Items from a data source

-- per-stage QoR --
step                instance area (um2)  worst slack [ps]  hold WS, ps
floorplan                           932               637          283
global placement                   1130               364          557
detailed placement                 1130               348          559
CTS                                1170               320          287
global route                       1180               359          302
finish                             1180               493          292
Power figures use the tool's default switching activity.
--- config.mk ---
export PLATFORM = sky130hd
export DESIGN_NAME = pattern_stream_tx
export DESIGN_NICKNAME = d
export VERILOG_FILES = /design/src/rtl/pattern_stream_tx.sv
export SDC_FILE = /design/constraint.sdc
export NUM_CORES = 1
export LEC_CHECK = 0
export ABC_AREA = 1
export CAP_MARGIN = 0
export CORE_UTILIZATION = 59
export DETAILED_ROUTE_END_ITERATION = 6
export GPL_TIMING_DRIVEN = 0
export PLACE_DENSITY = 0.84
export SYNTH_ARGS = -nofsm -noshare
export SYNTH_HDL_FRONTEND = slang
export SYNTH_SLANG_ARGS = --single-unit
--- constraint.sdc ---
create_clock -name clk_i -period 3.4 [get_ports clk_i]
set_input_delay 0.34 -clock clk_i [delete_from_list [all_inputs] [get_ports clk_i]]
set_output_delay 0.34 -clock clk_i [all_outputs]
set_load 0.02 [all_outputs]
--- src/rtl/pattern_stream_tx.sv ---
// Parallel-word to MSB-first serial stream (valid_o/d_o), buffered by a small FIFO; optional golden
// pattern counter under `PATTERN_COUNT_EN. Latency: word pushed at edge k shows its MSB after edge k+1.
// Backpressure: word_ready_o drops while the FIFO is full; words queued back-to-back stream with no gap.

module pattern_stream_fifo #(
    parameter int W     = 8,
    parameter int DEPTH = 4
) (
    input  logic                       clk_i,
    input  logic                       rst_i,
    input  logic                       push,
    input  logic [W-1:0]               wdat,
    input  logic                       pop,
    output logic [W-1:0]               rdat,
    output logic                       full,
    output logic                       empty,
    output logic [$clog2(DEPTH):0]     cnt_nxt
);
    localparam int AW = $clog2(DEPTH);

    logic [W-1:0]  mem [DEPTH];
    logic [AW-1:0] wr_ptr;
    logic [AW-1:0] rd_ptr;
    logic [AW:0]   cnt;
    logic          push_ok;
    logic          pop_ok;

    assign full    = (cnt == (AW+1)'(DEPTH));
    assign empty   = (cnt == '0);
    assign push_ok = push && !full;
    assign pop_ok  = pop && !empty;
    assign rdat    = mem[rd_ptr];

    always_comb begin
        cnt_nxt = cnt;
        case ({push_ok, pop_ok})
            2'b10:   cnt_nxt = cnt + 1'b1;
            2'b01:   cnt_nxt = cnt - 1'b1;
            default: cnt_nxt = cnt;
        endcase
    end

    // Power-of-two depth lets the pointers wrap naturally.
    always_ff @(posedge clk_i or posedge rst_i) begin
        if (rst_i) begin
            wr_ptr <= '0;
            rd_ptr <= '0;
            cnt    <= '0;
        end else begin
            if (push_ok) wr_ptr <= wr_ptr + 1'b1;
            if (pop_ok)  rd_ptr <= rd_ptr + 1'b1;
            cnt <= cnt_nxt;
        end
    end

    always_ff @(posedge clk_i) begin
        if (push_ok) mem[wr_ptr] <= wdat;
    end
endmodule
**config.mk**
```make
export PLATFORM = sky130hd
export DESIGN_NAME = mcpu_ctrl
export DESIGN_NICKNAME = d
export VERILOG_FILES = /design/src/rtl/mcpu_ctrl.sv
export SDC_FILE = /design/constraint.sdc
export NUM_CORES = 1
export LEC_CHECK = 0
export BUFFER_PORTS_ARGS = -buffer_cell sky130_fd_sc_hd__buf_2
export CAP_MARGIN = 5
export CORE_MARGIN = 5
export CORE_UTILIZATION = 47
export DETAILED_ROUTE_END_ITERATION = 8
export GPL_TIMING_DRIVEN = 0
export PLACE_DENSITY = 0.87
export SLEW_MARGIN = 15
export SYNTH_ARGS = -nofsm -noshare
export SYNTH_HDL_FRONTEND = slang
export SYNTH_SLANG_ARGS = --single-unit
```
**constraint.sdc**
```tcl
create_clock -name clk -period 4.2 [get_ports clk]
set_input_delay 0.21 -clock clk [delete_from_list [all_inputs] [get_ports clk]]
set_output_delay 0.21 -clock clk [all_outputs]
set_load 0.05 [all_outputs]
```
**src/rtl/mcpu_ctrl.sv**
```systemverilog
// ---------------------------------------------------------------------------
// mcpu_ctrl: control unit for a multi-cycle MIPS datapath.
//
// A Moore FSM steps each instruction through FETCH, DECODE and then an
// opcode-specific execute, memory and writeback path. The datapath selects
// and write enables are decoded combinationally from the current state. Only
// the memory handshake (mem_ready), the branch flag (zero) and, in I_EXE, the
// opcode add to that decode.
//
// Ports
//   clk, rst_n     : rising-edge clock, asynchronous active-low reset
//   opcode, funct  : IR[31:26] / IR[5:0]. funct is only decoded outside
//                    this block.
//   zero           : ALU zero flag, used by beq
//   mem_ready      : the single-ported memory completes the access this cycle
//   pc_we, ir_we, reg_we, mem_read, mem_write : enables / memory request
//   iord           : memory address select (0 PC, 1 ALUOut)
//   reg_dst        : destination register select (1 rd, 0 rt)
//   mem_to_reg     : writeback select (1 MDR, 0 ALUOut)
//   alu_src_a      : ALU A select (0 PC, 1 A)
//   alu_src_b      : ALU B select (00 B, 01 4, 10 ext(imm), 11 sext(imm)<<2)
//   alu_op         : 00 add, 01 sub, 10 funct, 11 or
//   ext_zero       : 1 zero-extend imm, 0 sign-extend
//   pc_source      : 00 ALU result, 01 ALUOut, 10 jump target
//   instr_done     : final cycle of every instruction
//   illegal        : unsupported opcode seen in DECODE
//   state          : current state encoding, for debug
// ---------------------------------------------------------------------------
module mcpu_ctrl (
  input  logic       clk,
  input  logic       rst_n,
  input  logic [5:0] opcode,
  input  logic [5:0] funct,
  input  logic       zero,
  input  logic       mem_ready,
  output logic       pc_we,
  output logic       ir_we,
  output logic       reg_we,
  output logic       mem_read,
  output logic       mem_write,
  output logic       iord,
  output logic       reg_dst,
  output logic       mem_to_reg,
  output logic       alu_src_a,
  output logic [1:0] alu_src_b,
  output logic [1:0] alu_op,
  output logic       ext_zero,
  output logic [1:0] pc_source,
  output logic       instr_done,
  output logic       illegal,
  output logic [3:0] state
);

  typedef enum logic [3:0] {
    S_FETCH    = 4'd0,
    S_DECODE   = 4'd1,
    S_MEM_ADDR = 4'd2,
    S_MEM_RD   = 4'd3,
    S_MEM_WB   = 4'd4,
    S_MEM_WR   = 4'd5,
    S_R_EXE    = 4'd6,
    S_R_WB     = 4'd7,
    S_BRANCH   = 4'd8,
    S_JUMP     = 4'd9,
    S_I_EXE    = 4'd10,
    S_I_WB     = 4'd11
  } state_t;

  localparam logic [5:0] OP_RTYPE = 6'h00;
  localparam logic [5:0] OP_J     = 6'h02;
  localparam logic [5:0] OP_BEQ   = 6'h04;
  localparam logic [5:0] OP_ADDI  = 6'h08;
  localparam logic [5:0] OP_ORI   = 6'h0D;
  localparam logic [5:0] OP_LW    = 6'h23;
  localparam logic [5:0] OP_SW    = 6'h2B;

  state_t cur;

  // funct only feeds the external ALU decoder. It is reduced here so that the
  // port stays visible without being left dangling.
  logic unused_funct;
  assign unused_funct = ^funct;

  assign state = cur;

  // NOTE: sequential state uses non-blocking assignments so that every
  // register samples values from before the edge, whatever the block order.
  always_ff @(posedge clk or negedge rst_n) begin
    if (!rst_n) begin
      cur <= S_FETCH;
    end else begin
      case (cur)
        S_FETCH:  if (mem_ready) cur <= S_DECODE;
        S_DECODE: begin
          case (opcode)
            OP_RTYPE:      cur <= S_R_EXE;
            OP_LW, OP_SW:  cur <= S_MEM_ADDR;
            OP_BEQ:        cur <= S_BRANCH;
            OP_J:          cur <= S_JUMP;
            OP_ADDI, OP_ORI: cur <= S_I_EXE;
            default:       cur <= S_FETCH;  // illegal: retire and refetch
          endcase
        end
        S_MEM_ADDR: cur <= (opcode == OP_LW) ? S_MEM_RD : S_MEM_WR;
        S_MEM_RD:   if (mem_ready) cur <= S_MEM_WB;
        S_MEM_WB:   cur <= S_FETCH;
        S_MEM_WR:   if (mem_ready) cur <= S_FETCH;
        S_R_EXE:    cur <= S_R_WB;
        S_R_WB:     cur <= S_FETCH;
        S_BRANCH:   cur <= S_FETCH;
        S_JUMP:     cur <= S_FETCH;
        S_I_EXE:    cur <= S_I_WB;
        S_I_WB:     cur <= S_FETCH;
        default:    cur <= S_FETCH;  // unused encodings recover to FETCH
      endcase
    end
  end

  // The output decode is gated by rst_n. While reset is held, nothing reaches
  // the datapath, including the FETCH memory request that the state alone
  // would imply. A reset mid-access therefore drops the request at once.
  // NOTE: every output is defaulted before the case so that states which do
  // not mention a signal drive 0 rather than inferring a latch.
  always_comb begin
    pc_we      = 1'b0;
    ir_we      = 1'b0;
    reg_we     = 1'b0;
    mem_read   = 1'b0;
    mem_write  = 1'b0;
    iord       = 1'b0;
    reg_dst    = 1'b0;
    mem_to_reg = 1'b0;
    alu_src_a  = 1'b0;
    alu_src_b  = 2'b00;
    alu_op     = 2'b00;
    ext_zero   = 1'b0;
    pc_source  = 2'b00;
    instr_done = 1'b0;
    illegal    = 1'b0;

    if (rst_n) begin
      case (cur)
        S_FETCH: begin
          // PC+4 is computed every FETCH cycle. It is only committed, with
          // the instruction word, in the cycle the memory delivers.
          mem_read  = 1'b1;
          alu_src_b = 2'b01;
          pc_we     = mem_ready;
          ir_we     = mem_ready;
        end
        S_DECODE: begin
          // The branch target is computed here, before the opcode is known.
          alu_src_b = 2'b11;
          case (opcode)
            OP_RTYPE, OP_LW, OP_SW, OP_BEQ, OP_J, OP_ADDI, OP_ORI: ;
            default: begin
              illegal    = 1'b1;
              instr_done = 1'b1;
            end
          endcase
        end
        S_MEM_ADDR: begin
          alu_src_a = 1'b1;
          alu_src_b = 2'b10;
        end
        S_MEM_RD: begin
          iord     = 1'b1;
          mem_read = 1'b1;
        end
        S_MEM_WB: begin
          reg_we     = 1'b1;
          mem_to_reg = 1'b1;
          instr_done = 1'b1;
        end
        S_MEM_WR: begin
          iord       = 1'b1;
          mem_write  = 1'b1;
          instr_done = mem_ready;
        end
        S_R_EXE: begin
          alu_src_a = 1'b1;
          alu_op    = 2'b10;
        end
        S_R_WB: begin
          reg_we     = 1'b1;
          reg_dst    = 1'b1;
          instr_done = 1'b1;
        end
        S_BRANCH: begin
          alu_src_a  = 1'b1;
          alu_op     = 2'b01;
          pc_source  = 2'b01;
          pc_we      = zero;
          instr_done = 1'b1;
        end
        S_JUMP: begin
          pc_source  = 2'b10;
          pc_we      = 1'b1;
          instr_done = 1'b1;
        end
        S_I_EXE: begin
          alu_src_a = 1'b1;
          alu_src_b = 2'b10;
          // Only addi and ori reach this state. ori is a logical op on a
          // zero-extended immediate.
          if (opcode == OP_ORI) begin
            alu_op   = 2'b11;
            ext_zero = 1'b1;
          end
        end
        S_I_WB: begin
          reg_we     = 1'b1;
          instr_done = 1'b1;
        end
        default: ;
      endcase
    end
  end

endmodule
```
==> flow_metrics.py <==
metrics = {
    "run_status": {
        "status": "finished, final reports clean",
    },
    "critical_path": {
        "path_class": "register to primary output",
        "max_stage_delay_ns": 0.40,
        "cp_cell_sequence": "clkbuf_1 > nand2b_1 > a2111oi_2 > a21o_1 > buf_2",
        "critPathTopFamily": "compound AO/OA/AOI/OAI gates",
        "critPathMaxFanout": 9,
        "cp_slowest_cell": "a2111oi_2",
        "end_kind": "primary output",
        "critical_path.startpoint_type": "register",
        "crit_required_ns": 3.99,
        "arrival_ns": 1.91,
        "crit_buf_inv": 2,
    },
    "pwr": {
        "finalPower_uw": 255.4,
        "p_leak_uw": 0.0004333,
        "peakVddDrop_mv": 0.1149,
        "p_per_area_mw_per_mm2": 287.5,
    },
    "global_routing": {
        "grt_max_degree": 11,
        "grt_usage_pct": 19.79,
        "grt_pass1_wl_mm": 3.174,
        "antenna_found_initial": 0,
        "grt_overflow_total": 0,
        "grt_pass1_vias": 752,
    },
    "synthesis": {
        "syn_nets": 118,
        "yosysTopAreaCell": "dfrtp_1",
        "async_reset_ff_share_pct": 100.0,
        "avgSynthCellArea_um2": 6.734,
        "synth.distinct_cells": 41,
        "seq_area_frac_synth_pct": 14.57,
        "syn_inst": 102,
        "ys_top_cells_by_area": "dfrtp_1, nor3_1, nor2_1",
        "synth_edf_count": 0,
        "synthFlopType": "dfrtp_1",
        "synth_warnings": 0,
        "synth.cell_area_um2": 686.9,
        "synth_seq_cells": 4,
        "synthDominantCellAreaShare_pct": 14.57,
    },
    "place": {
        "dp_hpwl_mm": 1.615,
        "dp_slack_ns": 2.378,
        "placed_cell_area_um2": 855.8,
        "portBuffers": 30,
        "place.gp.congestion": 0.9609,
    },
    "clocking": {
        "path_clk_slew_ns": 0.04,
        "cts_setup_buffers": 0,
        "cts_buffer_depth": 2,
        "cts_root_buf": "clkbuf_4",
        "cts_made_buffers": 3,
        "cts_sinks": 4,
        "cts-resized-gates": 0,
        "cts_hold_buf": 1,
        "h-tree-depth": 1,
        "clock_latency_ns": 0.24,
        "cts_tree": "yes",
    },
    "layout": {
        "regArea_um2": 100.1,
        "syn_to_final_growth_pct": 29.33,
        "multi_input_area_um2": 513.0,
        "final_util_pct": 66.60,
        "largest_reg_flops": 4,
        "final_common_cell": "buf_2",
        "nets": 154,
        "fillerInstances": 130,
        "layout_common_cells": "buf_2, nor2_1, nor3_1",
        "antennaDiodeCount": 0,
        "fin_area_um2": 888.4,
        "drive_above_1_share_pct": 33.09,
    },
    "run": {
        "max_cap_violations": 0,
    },
    "route": {
        "vias": 884,
        "drt-initial-drc-count": 19,
        "drt-pass1-iter-count": 5,
        "wire_per_inst_um": 13.82,
        "avgViaCountPerCell": 5.854,
        "drtAntennaViolNets": 0,
        "drt_wl_total_mm": 2.087,
        "drcViolationCount": 0,
    },
    "floorplanning": {
        "ios": 38,
        "die_x_um": 48.23,
        "die_y_um": 48.23,
        "core_mm2": 0.001334,
        "rows": 13,
        "dieArea_mm2": 0.002326,
        "initial_core_util_pct": 51.50,
    },
    "sta": {
        "drv_slew": 0,
        "final-hold-violation-count": 0,
        "worstMarginPinSlew_ns": 0.4113,
        "min_period_ns": 2.116,
        "layout_setup_ws_ns": 2.084,
        "fmax_ghz": 0.4725,
        "setup_viol": 0,
        "tns_ns": 0,
        "fin_worst_skew_ns": 0.00008382,
        "rsz0062_at_grt": "false",
        "fin_crit_sh_pct": 50.39,
        "maxSlewHeadroom_pct": 72.19,
    },
    "worst_hold_path": {
        "min_path_type": "primary input to asynchronous set/reset pin",
    },
}
==> metal layers <==
metal / vias to the layer above / track usage, % / share of wire (%)
li1: 441 / - / -
met5: - / 0 / 0
met4: 0 / 10.75 / 2.2
met3: 4 / 4.797 / 10
met1: 393 / 24.06 / 40
met2: 46 / 31.77 / 47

### Work instructions:
Which lines hold the string "wdat"? Copy all of them from the data above.

### Written solution:
    input  logic [W-1:0]               wdat,
        if (push_ok) mem[wr_ptr] <= wdat;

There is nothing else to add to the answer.